What you will do: Copy each line of the data below with the word "declaration".

----- Material for this exercise -----

===== src/rtl/core/assert_macros.svh =====
// Assertion macros shared by the tilt filter RTL.
// Depends on nothing; included by files that carry concurrent checks.
`ifndef ASSERT_MACROS_SVH
`define ASSERT_MACROS_SVH
`ifndef SYNTH
`define ASSERT_IMPLY(label, clk, rst_n, ante, cons, msg) \
    label: assert property (@(posedge clk) disable iff (!rst_n) (ante) |-> (cons)) \
        else $error(msg);
`define ASSERT_NEXT(label, clk, rst_n, ante, cons, msg) \
    label: assert property (@(posedge clk) disable iff (!rst_n) (ante) |=> (cons)) \
        else $error(msg);
`else
`define ASSERT_IMPLY(label, clk, rst_n, ante, cons, msg)
`define ASSERT_NEXT(label, clk, rst_n, ante, cons, msg)
`endif
`endif


===== src/rtl/core/tcf_pkg.sv =====
// Package for the tilt complementary filter: widths, constants, sequencer states,
// arctangent table and saturation helper. Depends on nothing.
package tcf_pkg;

    localparam int DATA_W           = 36;
    localparam int ANGLE_W          = 32;
    localparam int SAMPLE_W         = 16;
    localparam int FRAC_W           = 16;
    localparam int MUL_B_W          = 18;
    localparam int PROD_W           = DATA_W + MUL_B_W;
    localparam int ATAN_LEN         = 24;
    localparam int STEP_W           = 5;
    localparam int CORDIC_STEPS_DEF = 16;
    localparam int WEIGHT_W         = 17;
    localparam int SCALE_W          = 16;
    localparam int CFG_IDX_W        = 4;
    localparam int ITEM_W           = 6 * SAMPLE_W;
    localparam int RESULT_W         = 3 * ANGLE_W;

    localparam logic [MUL_B_W-1:0]   INV_GAIN     = 18'd39797;
    localparam logic [WEIGHT_W-1:0]  ONE_Q16      = 17'd65536;
    localparam logic [WEIGHT_W-1:0]  BLEND_RESET  = 17'd52429;
    localparam logic [SCALE_W-1:0]   SCALE_RESET  = 16'd1638;

    localparam logic [CFG_IDX_W-1:0] REG_BLEND_WEIGHT = 4'd0;
    localparam logic [CFG_IDX_W-1:0] REG_GYRO_SCALE   = 4'd1;

    typedef enum logic [3:0] {
        ST_IDLE,
        ST_YAW_MUL,
        ST_YAW_ACC,
        ST_MAG,
        ST_MAG_WAIT,
        ST_GAIN,
        ST_ANG_WAIT,
        ST_RATE,
        ST_BLEND_W,
        ST_BLEND_A,
        ST_BLEND_SUM,
        ST_DONE
    } state_t;

    typedef struct packed {
        logic busy;
        logic done;
    } cordic_stat_t;

    localparam logic signed [ANGLE_W-1:0] ATAN_DEG [ATAN_LEN] = '{
        32'sd2949120, 32'sd1740967, 32'sd919879, 32'sd466945,
        32'sd234379,  32'sd117304,  32'sd58666,  32'sd29335,
        32'sd14668,   32'sd7334,    32'sd3667,   32'sd1833,
        32'sd917,     32'sd458,     32'sd229,    32'sd115,
        32'sd57,      32'sd29,      32'sd14,     32'sd7,
        32'sd4,       32'sd2,       32'sd1,      32'sd0
    };

    function automatic logic signed [ANGLE_W-1:0] atan_deg(input logic [STEP_W-1:0] idx);
        logic signed [ANGLE_W-1:0] r;
        r = '0;
        for (int i = 0; i < ATAN_LEN; i++)
        begin
            if (idx == STEP_W'(i))
            begin
                r = ATAN_DEG[i];
            end
        end
        return r;
    endfunction

    function automatic logic signed [ANGLE_W-1:0] sat32(input logic signed [PROD_W-1:0] v);
        logic signed [ANGLE_W-1:0] r;
        if ((&v[PROD_W-1:ANGLE_W-1]) || (~|v[PROD_W-1:ANGLE_W-1]))
        begin
            r = v[ANGLE_W-1:0];
        end
        else if (v[PROD_W-1])
        begin
            r = {1'b1, {(ANGLE_W-1){1'b0}}};
        end
        else
        begin
            r = {1'b0, {(ANGLE_W-1){1'b1}}};
        end
        return r;
    endfunction

endpackage


===== src/rtl/core/tcf_mul.sv =====
// Shared signed multiplier with a registered product.
// Depends on tcf_pkg for operand and product widths.
module tcf_mul
(
    input  logic                                  clk,
    input  logic signed [tcf_pkg::DATA_W-1:0]     a,
    input  logic signed [tcf_pkg::MUL_B_W-1:0]    b,
    output logic signed [tcf_pkg::PROD_W-1:0]     p
);
    import tcf_pkg::*;

    logic signed [PROD_W-1:0] p_reg;
    logic signed [PROD_W-1:0] p_next;

    assign p_next = PROD_W'(a) * PROD_W'(b);

    always_ff @(posedge clk)
    begin
        p_reg <= p_next;
    end

    assign p = p_reg;

endmodule


===== src/rtl/core/tcf_cordic.sv =====
// Iterative vectoring CORDIC: one micro-rotation per cycle, angle in Q16.16 degrees.
// Depends on tcf_pkg for widths, the arctangent table and the status struct.
module tcf_cordic
#(
    parameter int STEPS = tcf_pkg::CORDIC_STEPS_DEF
)
(
    input  logic                                clk,
    input  logic                                rst_n,
    input  logic                                start,
    input  logic signed [tcf_pkg::DATA_W-1:0]   x_in,
    input  logic signed [tcf_pkg::DATA_W-1:0]   y_in,
    output tcf_pkg::cordic_stat_t               stat,
    output logic signed [tcf_pkg::DATA_W-1:0]   x_out,
    output logic signed [tcf_pkg::ANGLE_W-1:0]  z_out
);
    import tcf_pkg::*;

    localparam int NSTEP = (STEPS > ATAN_LEN) ? ATAN_LEN : STEPS;
    localparam logic [STEP_W-1:0] LAST = STEP_W'(NSTEP - 1);

    logic signed [DATA_W-1:0]  x_reg, x_next;
    logic signed [DATA_W-1:0]  y_reg, y_next;
    logic signed [ANGLE_W-1:0] z_reg, z_next;
    logic [STEP_W-1:0]         cnt_reg, cnt_next;
    logic                      busy_reg, busy_next;
    logic                      done_reg, done_next;

    logic signed [DATA_W-1:0]  dx;
    logic signed [DATA_W-1:0]  dy;
    logic signed [ANGLE_W-1:0] dz;

    assign dx = y_reg >>> cnt_reg;
    assign dy = x_reg >>> cnt_reg;
    assign dz = atan_deg(cnt_reg);

    always_comb
    begin
        x_next    = x_reg;
        y_next    = y_reg;
        z_next    = z_reg;
        cnt_next  = cnt_reg;
        busy_next = busy_reg;
        done_next = 1'b0;
        if (start)
        begin
            x_next    = x_in;
            y_next    = y_in;
            z_next    = '0;
            cnt_next  = '0;
            busy_next = 1'b1;
        end
        else if (busy_reg)
        begin
            if (!y_reg[DATA_W-1] && (y_reg != '0))
            begin
                x_next = x_reg + dx;
                y_next = y_reg - dy;
                z_next = z_reg + dz;
            end
            else if (y_reg[DATA_W-1])
            begin
                x_next = x_reg - dx;
                y_next = y_reg + dy;
                z_next = z_reg - dz;
            end
            cnt_next = cnt_reg + 1'b1;
            if (cnt_reg == LAST)
            begin
                busy_next = 1'b0;
                done_next = 1'b1;
            end
        end
    end

    always_ff @(posedge clk or negedge rst_n)
    begin
        if (!rst_n)
        begin
            cnt_reg  <= '0;
            busy_reg <= 1'b0;
            done_reg <= 1'b0;
        end
        else
        begin
            cnt_reg  <= cnt_next;
            busy_reg <= busy_next;
            done_reg <= done_next;
        end
    end

    always_ff @(posedge clk)
    begin
        x_reg <= x_next;
        y_reg <= y_next;
        z_reg <= z_next;
    end

    assign stat.busy = busy_reg;
    assign stat.done = done_reg;
    assign x_out     = x_reg;
    assign z_out     = z_reg;

endmodule


===== src/rtl/core/tilt_complementary_filter.sv =====
// Top level of the tilt complementary filter: sequencer, angle state and ports.
// Depends on tcf_pkg, tcf_cordic, tcf_mul and assert_macros.svh.
//
//   channel  | direction | handshake          | payload
//   ---------+-----------+--------------------+-------------------------------
//   s_*      | in        | s_tvalid/s_tready  | six 16-bit IMU samples
//   m_*      | out       | m_tvalid/m_tready  | roll, pitch, yaw Q16.16 degrees
//   cfg_*    | in        | cfg_valid/cfg_ready| register index and write data
//
// Each item makes four passes through the single CORDIC unit, one for the
// magnitude and one for the angle, for roll and again for pitch.
// s_tready is high only while the sequencer is idle; the result sits in an output
// register, so the next item is taken while it waits on m_tready.
// Reset clears the angle accumulators to zero and loads the register defaults.
`include "assert_macros.svh"

module tilt_complementary_filter
#(
    parameter int CORDIC_STEPS = tcf_pkg::CORDIC_STEPS_DEF
)
(
    input  logic                              clk,
    input  logic                              rst_n,
    input  logic                              s_tvalid,
    output logic                              s_tready,
    // accel_x, accel_y, accel_z, rate_x, rate_y, rate_z (16 bits each, lowest first)
    input  logic [tcf_pkg::ITEM_W-1:0]        s_tdata,
    output logic                              m_tvalid,
    input  logic                              m_tready,
    // roll_deg, pitch_deg, yaw_deg (32 bits each, lowest first)
    output logic [tcf_pkg::RESULT_W-1:0]      m_tdata,
    input  logic                              cfg_valid,
    output logic                              cfg_ready,
    input  logic [tcf_pkg::CFG_IDX_W-1:0]     cfg_index,
    input  logic [tcf_pkg::WEIGHT_W-1:0]      cfg_data
);
    import tcf_pkg::*;

    state_t state_reg, state_next;

    logic                      axis_reg, axis_next;
    logic signed [SAMPLE_W-1:0] ax_reg, ay_reg, az_reg, gx_reg, gy_reg, gz_reg;
    logic signed [ANGLE_W-1:0] roll_reg, roll_next;
    logic signed [ANGLE_W-1:0] pitch_reg, pitch_next;
    logic signed [ANGLE_W-1:0] yaw_reg, yaw_next;
    logic signed [ANGLE_W-1:0] ang_reg;
    logic signed [PROD_W-1:0]  sum_reg;
    logic [WEIGHT_W-1:0]       blend_reg;
    logic [SCALE_W-1:0]        scale_reg;
    logic [RESULT_W-1:0]       out_reg;
    logic                      m_tvalid_reg, m_tvalid_next;

    logic                      accept;
    logic                      out_load;
    logic                      cordic_start;
    logic signed [DATA_W-1:0]  cordic_x, cordic_y;
    cordic_stat_t              cordic_stat;
    logic signed [DATA_W-1:0]  cordic_xo;
    logic signed [ANGLE_W-1:0] cordic_zo;
    logic signed [DATA_W-1:0]  mul_a;
    logic signed [MUL_B_W-1:0] mul_b;
    logic signed [PROD_W-1:0]  prod;

    logic signed [SAMPLE_W-1:0] cur_a, cur_num, cur_g;
    logic signed [ANGLE_W-1:0]  cur_acc;
    logic signed [DATA_W-1:0]   a_ext, a_abs;
    logic signed [PROD_W-1:0]   rate_sum, yaw_sum, blend_tot;
    logic [WEIGHT_W-1:0]        w_clamp, w_rest;

    tcf_cordic #(.STEPS(CORDIC_STEPS)) u_cordic
    (
        .clk   (clk),
        .rst_n (rst_n),
        .start (cordic_start),
        .x_in  (cordic_x),
        .y_in  (cordic_y),
        .stat  (cordic_stat),
        .x_out (cordic_xo),
        .z_out (cordic_zo)
    );

    tcf_mul u_mul
    (
        .clk (clk),
        .a   (mul_a),
        .b   (mul_b),
        .p   (prod)
    );

    assign accept    = s_tvalid && s_tready;
    assign cfg_ready = 1'b1;

    assign cur_a   = axis_reg ? ay_reg : ax_reg;
    assign cur_num = axis_reg ? ax_reg : ay_reg;
    assign cur_g   = axis_reg ? gy_reg : gx_reg;
    assign cur_acc = axis_reg ? pitch_reg : roll_reg;
    assign a_ext   = DATA_W'(cur_a);
    assign a_abs   = a_ext[DATA_W-1] ? -a_ext : a_ext;

    assign w_clamp = (blend_reg > ONE_Q16) ? ONE_Q16 : blend_reg;
    assign w_rest  = ONE_Q16 - w_clamp;

    assign rate_sum  = axis_reg ? (PROD_W'(cur_acc) + prod) : (PROD_W'(cur_acc) - prod);
    assign yaw_sum   = PROD_W'(yaw_reg) - prod;
    assign blend_tot = (sum_reg + prod) >>> FRAC_W;

    always_comb
    begin
        state_next = state_reg;
        case (state_reg)
            ST_IDLE:      if (s_tvalid) state_next = ST_YAW_MUL;
            ST_YAW_MUL:   state_next = ST_YAW_ACC;
            ST_YAW_ACC:   state_next = ST_MAG;
            ST_MAG:       state_next = ST_MAG_WAIT;
            ST_MAG_WAIT:  if (cordic_stat.done) state_next = ST_GAIN;
            ST_GAIN:      state_next = ST_ANG_WAIT;
            ST_ANG_WAIT:  if (cordic_stat.done) state_next = ST_RATE;
            ST_RATE:      state_next = ST_BLEND_W;
            ST_BLEND_W:   state_next = ST_BLEND_A;
            ST_BLEND_A:   state_next = ST_BLEND_SUM;
            ST_BLEND_SUM: state_next = axis_reg ? ST_DONE : ST_MAG;
            ST_DONE:      if (!m_tvalid_reg || m_tready) state_next = ST_IDLE;
            default:      state_next = ST_IDLE;
        endcase
    end

    always_comb
    begin
        s_tready     = 1'b0;
        cordic_start = 1'b0;
        cordic_x     = a_abs <<< FRAC_W;
        cordic_y     = DATA_W'(az_reg) <<< FRAC_W;
        mul_a        = '0;
        mul_b        = '0;
        out_load     = 1'b0;
        case (state_reg)
            ST_IDLE:
            begin
                s_tready = 1'b1;
            end
            ST_YAW_MUL:
            begin
                mul_a = DATA_W'(gz_reg);
                mul_b = MUL_B_W'(scale_reg);
            end
            ST_MAG:
            begin
                cordic_start = 1'b1;
            end
            ST_MAG_WAIT:
            begin
                mul_a = cordic_xo;
                mul_b = INV_GAIN;
            end
            ST_GAIN:
            begin
                cordic_start = 1'b1;
                cordic_x     = prod[FRAC_W +: DATA_W];
                cordic_y     = DATA_W'(cur_num) <<< FRAC_W;
            end
            ST_ANG_WAIT:
            begin
                mul_a = DATA_W'(cur_g);
                mul_b = MUL_B_W'(scale_reg);
            end
            ST_BLEND_W:
            begin
                mul_a = DATA_W'(cur_acc);
                mul_b = MUL_B_W'(w_clamp);
            end
            ST_BLEND_A:
            begin
                mul_a = DATA_W'(ang_reg);
                mul_b = MUL_B_W'(w_rest);
            end
            ST_DONE:
            begin
                out_load = !m_tvalid_reg || m_tready;
            end
            default:
            begin
                s_tready = 1'b0;
            end
        endcase
    end

    always_comb
    begin
        axis_next  = axis_reg;
        roll_next  = roll_reg;
        pitch_next = pitch_reg;
        yaw_next   = yaw_reg;
        if (accept)
        begin
            axis_next = 1'b0;
        end
        if (state_reg == ST_YAW_ACC)
        begin
            yaw_next = sat32(yaw_sum);
        end
        if (state_reg == ST_RATE)
        begin
            if (axis_reg)
            begin
                pitch_next = sat32(rate_sum);
            end
            else
            begin
                roll_next = sat32(rate_sum);
            end
        end
        if (state_reg == ST_BLEND_SUM)
        begin
            axis_next = 1'b1;
            if (axis_reg)
            begin
                pitch_next = sat32(blend_tot);
            end
            else
            begin
                roll_next = sat32(blend_tot);
            end
        end
        m_tvalid_next = m_tvalid_reg;
        if (out_load)
        begin
            m_tvalid_next = 1'b1;
        end
        else if (m_tready)
        begin
            m_tvalid_next = 1'b0;
        end
    end

    always_ff @(posedge clk or negedge rst_n)
    begin
        if (!rst_n)
        begin
            state_reg    <= ST_IDLE;
            axis_reg     <= 1'b0;
            roll_reg     <= '0;
            pitch_reg    <= '0;
            yaw_reg      <= '0;
            m_tvalid_reg <= 1'b0;
            blend_reg    <= BLEND_RESET;
            scale_reg    <= SCALE_RESET;
        end
        else
        begin
            state_reg    <= state_next;
            axis_reg     <= axis_next;
            roll_reg     <= roll_next;
            pitch_reg    <= pitch_next;
            yaw_reg      <= yaw_next;
            m_tvalid_reg <= m_tvalid_next;
            if (cfg_valid && (cfg_index == REG_BLEND_WEIGHT))
            begin
                blend_reg <= cfg_data;
            end
            if (cfg_valid && (cfg_index == REG_GYRO_SCALE))
            begin
                scale_reg <= cfg_data[SCALE_W-1:0];
            end
        end
    end

    always_ff @(posedge clk)
    begin
        if (accept)
        begin
            ax_reg <= s_tdata[0*SAMPLE_W +: SAMPLE_W];
            ay_reg <= s_tdata[1*SAMPLE_W +: SAMPLE_W];
            az_reg <= s_tdata[2*SAMPLE_W +: SAMPLE_W];
            gx_reg <= s_tdata[3*SAMPLE_W +: SAMPLE_W];
            gy_reg <= s_tdata[4*SAMPLE_W +: SAMPLE_W];
            gz_reg <= s_tdata[5*SAMPLE_W +: SAMPLE_W];
        end
        if ((state_reg == ST_ANG_WAIT) && cordic_stat.done)
        begin
            ang_reg <= cordic_zo;
        end
        if (state_reg == ST_BLEND_A)
        begin
            sum_reg <= prod;
        end
        if (out_load)
        begin
            out_reg <= {yaw_reg, pitch_reg, roll_reg};
        end
    end

    assign m_tvalid = m_tvalid_reg;
    assign m_tdata  = out_reg;

    `ASSERT_IMPLY(a_start_free, clk, rst_n, cordic_start, !cordic_stat.busy, "CORDIC restarted while busy")
    `ASSERT_IMPLY(a_done_waited, clk, rst_n, cordic_stat.done, (state_reg == ST_MAG_WAIT) || (state_reg == ST_ANG_WAIT), "CORDIC finished outside a wait state")
    `ASSERT_NEXT(a_out_load, clk, rst_n, out_load, m_tvalid && (state_reg == ST_IDLE), "result load did not raise m_tvalid")

endmodule


===== config.mk =====
export PLATFORM = sky130hd
export DESIGN_NAME = tilt_complementary_filter
export DESIGN_NICKNAME = d
export VERILOG_FILES = /design/src/rtl/core/tcf_pkg.sv /design/src/rtl/core/tcf_mul.sv /design/src/rtl/core/tcf_cordic.sv /design/src/rtl/core/tilt_complementary_filter.sv
export VERILOG_INCLUDE_DIRS = /design/src /design/src/rtl/core
export SDC_FILE = /design/constraint.sdc
export NUM_CORES = 2
export LEC_CHECK = 0
export BUFFER_PORTS_ARGS = -buffer_cell sky130_fd_sc_hd__buf_2
export CAP_MARGIN = 20
export CORE_AREA = 2 2 344 346
export CTS_CLUSTER_SIZE = 25
export DETAILED_ROUTE_END_ITERATION = 8
export DIE_AREA = 0 0 346 348
export HOLD_SLACK_MARGIN = 0.03
export PLACE_DENSITY = 0.74
export REMOVE_ABC_BUFFERS = 1
export SYNTH_ARGS = -nofsm -noshare
export SYNTH_HDL_FRONTEND = slang
export SYNTH_SLANG_ARGS = --single-unit
export TNS_END_PERCENT = 20

===== constraint.sdc =====
create_clock -name clk -period 12.7 [get_ports clk]
set_input_delay 1.27 -clock clk [delete_from_list [all_inputs] [get_ports clk]]
set_output_delay 1.27 -clock clk [all_outputs]
set_load 0.005 [all_outputs]

# --- Yosys cells after proc, flatten, opt, wreduce, memory -nomap -nowiden ---
# Cells that the tools add are included.
# W data, S select, Z words.
totals:
  out_inout_bits: 99
  word_cells: 195
  regBits: 578
classes:
  shifts: 2
  n_eq_ne: 39
  mul: 1
  magnitude_cmp: 1
  reduce_logical: 34
  addsub: 13
  mux: 80
ops:
  columns: ["cell", "n"]
  rows:
  - ["$mux W32", 40]
  - ["$mux W36", 10]
  - ["$pmux W36 S5", 1]
  - ["$sub A32 B54 Y54", 2]
  - ["$add A36 B36 Y36", 2]
  - ["$sshr A36 B5 Y36", 2]
  - ["$sub A36 B36 Y36", 2]
  - ["$pmux W17 S4", 1]
  - ["$add A32 B54 Y54", 1]
  - ["$add A54 B54 Y54", 1]
  - ["$mul A36 B18 Y54", 1]
  - ["$mux W54", 1]
  - ["$mux W16", 3]
  - ["$pmux W4 S12", 1]
  - ["$reduce_and A23 Y1", 2]
  - ["$reduce_or A23 Y1", 2]
  - ["$eq A5 B4 Y1 const B", 8]
  - ["$eq A5 B5 Y1 const B", 8]
  - ["$reduce_bool A36 Y1", 1]
  - ["$add A32 B32 Y32", 1]
  - ["$sub A32 B32 Y32", 1]
  - ["$mux W22", 1]
  - ["$eq A5 B3 Y1 const B", 4]
  - ["$mux W20", 1]
  - ["28 further kinds", 73]

# --- Depth between registers and ports, before layout ---
depth:
  depth_word: 28
  mapped_depth: 39
  depth_no_buf: 37

# --- By module ---
# A second synthesis with hierarchy kept.
hier_totals:
  hier_cells: 7934
  area_unflattened_um2: 69775.7
modules_own_cells:
  columns: ["module", "area_per_inst_um2", "n_inst", "cells_per_inst"]
  rows:
  - ["tilt_complementary_filter", 28439.8, 1, 2999]
  - ["tcf_mul", 23242.3, 1, 2579]
  - ["tcf_cordic", 18093.6, 1, 2356]

# --- Worst setup path before layout ---
# OpenSTA, ideal clock, no wires.
synth_path:
  path_kind: "flip-flop to flip-flop"
  startpoint: "register state_reg[2]"
  endpoint: "register u_mul.p_reg[52] (netlist: u_mul.p[52])"
  arrival_time_ps: 9704
  synth_period_minus_slack_ps: 9776
  setup_time_ps: 72
  setup_slack_ps: 2924
  required_time_ps: 12628
  path_stages_with_launch: 34
  path_cell_list: "dfrtp_1 clkbuf_1 nor2b_1 nand2_1 inv_1 clkbuf_1 buf_1 a222oi_1 nand2_1 clkbuf_1 nand2_1 fa_1 fa_1 fa_1 inv_1 fa_1 fa_1 inv_1 fa_1 inv_1 ha_1 a21o_1 a21o_1 a21o_1 a21o_1 a21o_1 a21oi_1 a211oi_1 o41ai_1 a21o_1 a21oi_1 a21o_1 a21oi_1 xnor2_1"
synth_via:
  elab_chain_cells: 4
  elab_cells_between_ends: 9
  cone_classes: "mul (1); eq/ne (5); mux (2); reduce/logical (1)"
synth_lines:
  columns: ["element", "line", "text"]
  rows:
  - ["start: declaration", "tilt_complementary_filter.sv:39", "state_t state_reg, state_next;"]
  - ["start signal: assignment", "tilt_complementary_filter.sv:250", "state_reg <= state_next;"]
  - ["$eq A4 B3 Y1 / $eq A4 B1 Y1 (equally long branches)", "tilt_complementary_filter.sv:136", "case (state_reg)"]
  - ["$reduce_or A2 Y1 (no line)", null, null]
  - ["$pmux W17 S4", "tilt_complementary_filter.sv:136", null]
  - ["$mul A36 B18 Y54 (*)", "tcf_mul.sv:15", "assign p_next = PROD_W'(a) * PROD_W'(b);"]
  - ["named net u_mul.p_next[52]", "tcf_mul.sv:13", "logic signed [PROD_W-1:0] p_next;"]
  - ["end signal: assignment", "tcf_mul.sv:19", "p_reg <= p_next;"]
  - ["end: declaration", "tcf_mul.sv:12", "logic signed [PROD_W-1:0] p_reg;"]
# The timed path passes the listed nets; every way through them passes the cells marked *.
# A chain may end at the register's enable or synchronous reset.

# --- Worst setup path in the final report ---
layout_path:
  startpoint: "register state_reg[0]"
  endpoint: "register u_mul.p_reg[52] (netlist: u_mul.p[52])"
# Same word-level chain as after synthesis.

-----

Response to the task:
  - ["start: declaration", "tilt_complementary_filter.sv:39", "state_t state_reg, state_next;"]
  - ["end: declaration", "tcf_mul.sv:12", "logic signed [PROD_W-1:0] p_reg;"]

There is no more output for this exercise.